Satrio pulang lebih sore pada hari Sabtu. Dia memasuki rumahnya dengan langkah ringan. Tidak ada lelah yang dia rasakan mengingat biasanya dia masih harus bekerja hingga malam. Satrio duduk di sofa dan melepas sepatu beserta kaos kakinya. Setelah itu bangkit dan pergi ke kamar mandi dekat dapur untuk cuci kaki.
Satrio memasuki kamarnya dan menemukan Ocean tidur di ranjang mereka yang tertutup seprai berwarna merah tua dengan motif garis-garis berwarna perak. Gorden yang tidak tertutup sempurna mengantarkan sinar matahari sore menembus kaca dan jatuh tak jauh di atas kepala Ocean. Satrio melangkah ke jendela dan menutup gordennya. Selesai dengan itu, Satrio menoleh ke arah Ocean, istrinya bergerak sedikit lalu kembali nyenyak dengan memeluk guling.
Satrio berpikir mungkin dia keterlaluan menyuruh istrinya memasak dan mengantarkan makan siang. Perempuan ini jadi tidak punya banyak waktu untuk bekerja dan mengurus dirinya. Mungkin dia harus mempekerjakan seorang pengurus rumah untuk memudahkan pekerjaan rumah tangga Ocean. Dia tersenyum dengan ide yang melintas dalam kepalanya lalu mengganti pakaiannya dan berbaring di samping Ocean.
***
Suara telepon membangunkan tidur Satrio. Dia membuka mata dan tersenyum mendapati Ocean memeluknya. Meski dalam keadaan tidur Satrio tetap bahagia karena itu berarti bawah sadar istrinya itu mengatakan Ocean membutuhkannya. Mulut bisa berkata lain, tetapi pikiran bawah sadarnya telah menunjukkan sebaliknya.
Satrio mencoba meraih ponselnya yang terus berbunyi. Badannya sedikit meregang dan Ocean seolah mengikutinya dan memeluknya lebih dekat. Satrio memeluk Ocean dengan sebelah lengannya sementara tangan lainnya memegang ponsel dan menahannya di telinga. Dengan suara pelan Satrio berbicara supaya tidak mengganggu tidur Ocean.
"Sam, kamu udah pulang?" Ocean bertanya dengan suara malas.

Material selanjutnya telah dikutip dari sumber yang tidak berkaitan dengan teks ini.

## src/rtl/icache_responder.sv

```systemverilog
// Direct-mapped, one-word-per-line instruction cache between the fetch stage and
// instruction memory. Hits answer in the same cycle; misses refill over a req/ready port.
module icache_responder #(
  parameter int          INDEX_BITS = 6,
  parameter logic [31:0] NOP_INST   = 32'h00000013
) (
  input  logic        CLK,
  input  logic        RST_N,
  input  logic        req_valid,
  input  logic [31:0] req_addr,
  input  logic        flush,
  output logic [31:0] out_inst,
  output logic        out_busy,
  output logic        mem_req,
  output logic [31:0] mem_addr,
  input  logic [31:0] mem_rdata,
  input  logic        mem_ready
);

  localparam int LINES = 1 << INDEX_BITS;
  localparam int TAG_W = 32 - INDEX_BITS - 2;

  typedef enum logic {
    IDLE,
    FETCH
  } state_t;

  state_t state, next_state;

  logic [31:0]       data_mem [LINES];
  logic [TAG_W-1:0]  tag_mem  [LINES];
  logic [LINES-1:0]  valid_bits;

  // Word address of the outstanding refill; byte offset is always zero.
  logic [29:0]       fetch_word;

  logic [INDEX_BITS-1:0] req_idx;
  logic [TAG_W-1:0]      req_tag;
  logic [INDEX_BITS-1:0] fill_idx;
  logic [TAG_W-1:0]      fill_tag;
  logic                  hit;
  logic                  start_fetch;
  logic                  fill;
  logic                  addr_lsb_unused;

  assign req_idx         = req_addr[INDEX_BITS+1:2];
  assign req_tag         = req_addr[31:INDEX_BITS+2];
  assign fill_idx        = fetch_word[INDEX_BITS-1:0];
  assign fill_tag        = fetch_word[29:INDEX_BITS];
  assign addr_lsb_unused = ^req_addr[1:0];

  // Hits are only honoured in IDLE so a refill in flight always finishes first.
  assign hit      = (state == IDLE) && valid_bits[req_idx] && (tag_mem[req_idx] == req_tag);
  assign out_busy = req_valid && !hit;
  assign out_inst = (req_valid && hit) ? data_mem[req_idx] : NOP_INST;
  assign mem_req  = (state == FETCH);
  assign mem_addr = {fetch_word, 2'b00};

  always_ff @(posedge CLK or negedge RST_N) begin
    if (!RST_N) begin
      state <= IDLE;
    end else begin
      state <= next_state;
    end
  end

  always_comb begin
    next_state  = state;
    start_fetch = 1'b0;
    fill        = 1'b0;
    case (state)
      IDLE: begin
        if (req_valid && !hit) begin
          start_fetch = 1'b1;
          next_state  = FETCH;
        end
      end
      FETCH: begin
        if (mem_ready) begin
          fill       = 1'b1;
          next_state = IDLE;
        end
      end
      default: next_state = IDLE;
    endcase
  end

  always_ff @(posedge CLK or negedge RST_N) begin
    if (!RST_N) begin
      fetch_word <= '0;
    end else if (start_fetch) begin
      fetch_word <= req_addr[31:2];
    end
  end

  // Flush beats a coincident fill: the line is written but left invalid.
  always_ff @(posedge CLK or negedge RST_N) begin
    if (!RST_N) begin
      valid_bits <= '0;
    end else if (flush) begin
      valid_bits <= '0;
    end else if (fill) begin
      valid_bits[fill_idx] <= 1'b1;
    end
  end

  always_ff @(posedge CLK) begin
    if (fill) begin
      data_mem[fill_idx] <= mem_rdata;
      tag_mem[fill_idx]  <= fill_tag;
    end
  end

endmodule

```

Satrio sedikit menunduk dan melihat mata istrinya masih terpejam. Dia mematikan sambungan telepon begitu saja dan mengaktifkan mode getar sebelum meletakkannya di nakas. Hal menarik yang ingin dia lakukan adalah memandangi wajah Ocean yang tampak damai dalam tidurnya.
Jadi istrinya itu tadi hanya mengigau? Satrio tersenyum geli, Ocean pasti akan menyangkalnya mati-matian jika dia menceritakan apa yang sudah terjadi. Terlebih lagi saat dia terus menggodanya maka Ocean akan mengatakan bahwa pernikahan mereka hanya sementara. Satrio berusaha untuk terus membuat Ocean merasa nyaman hingga suatu saat bercerita tentang apa yang telah membuatnya berubah sedrastis itu.
"Sam ...."
Satrio kembali menunduk dan melihat bulu mata Ocean bergerak-gerak yang menandakan bahwa si pemilik mata sedang berusaha untuk membuka matanya. Sebentar kemudian mata itu kembali diam dan mau tak mau Satrio terkekeh. Ocean sedang malas, itu yang akhirnya disimpulkan oleh Satrio.
"Pulang jam berapa?" Ocean kembali bertanya. "Kenapa nggak bangunin aku? Aku tadi ketiduran abis pulang dari minimarket."
Satrio membelai kepala Ocean. "Ngapain bangunin kamu?" Satrio balik bertanya. "Nggak ada yang perlu dikerjakan, lagian aku juga mau tidur."
"Aku kaya ngerasa tidur enak banget tadi," kata Ocean. "Masih males mau bangun."
"Ya udah, nggak usah bangun. Aku mau kasih tau kalau bapak udah dipindahin kembali ke ruang perawatannya. Kondisinya membaik dan nggak ada indikasi yang membahayakan kesehatannya."
"Apa?" Ocean berusaha bangun, tetapi pelukan Satrio yang tidak mengendur membuatnya kembali berbaring pada posisi semula. "Aku boleh nemenin ibu?"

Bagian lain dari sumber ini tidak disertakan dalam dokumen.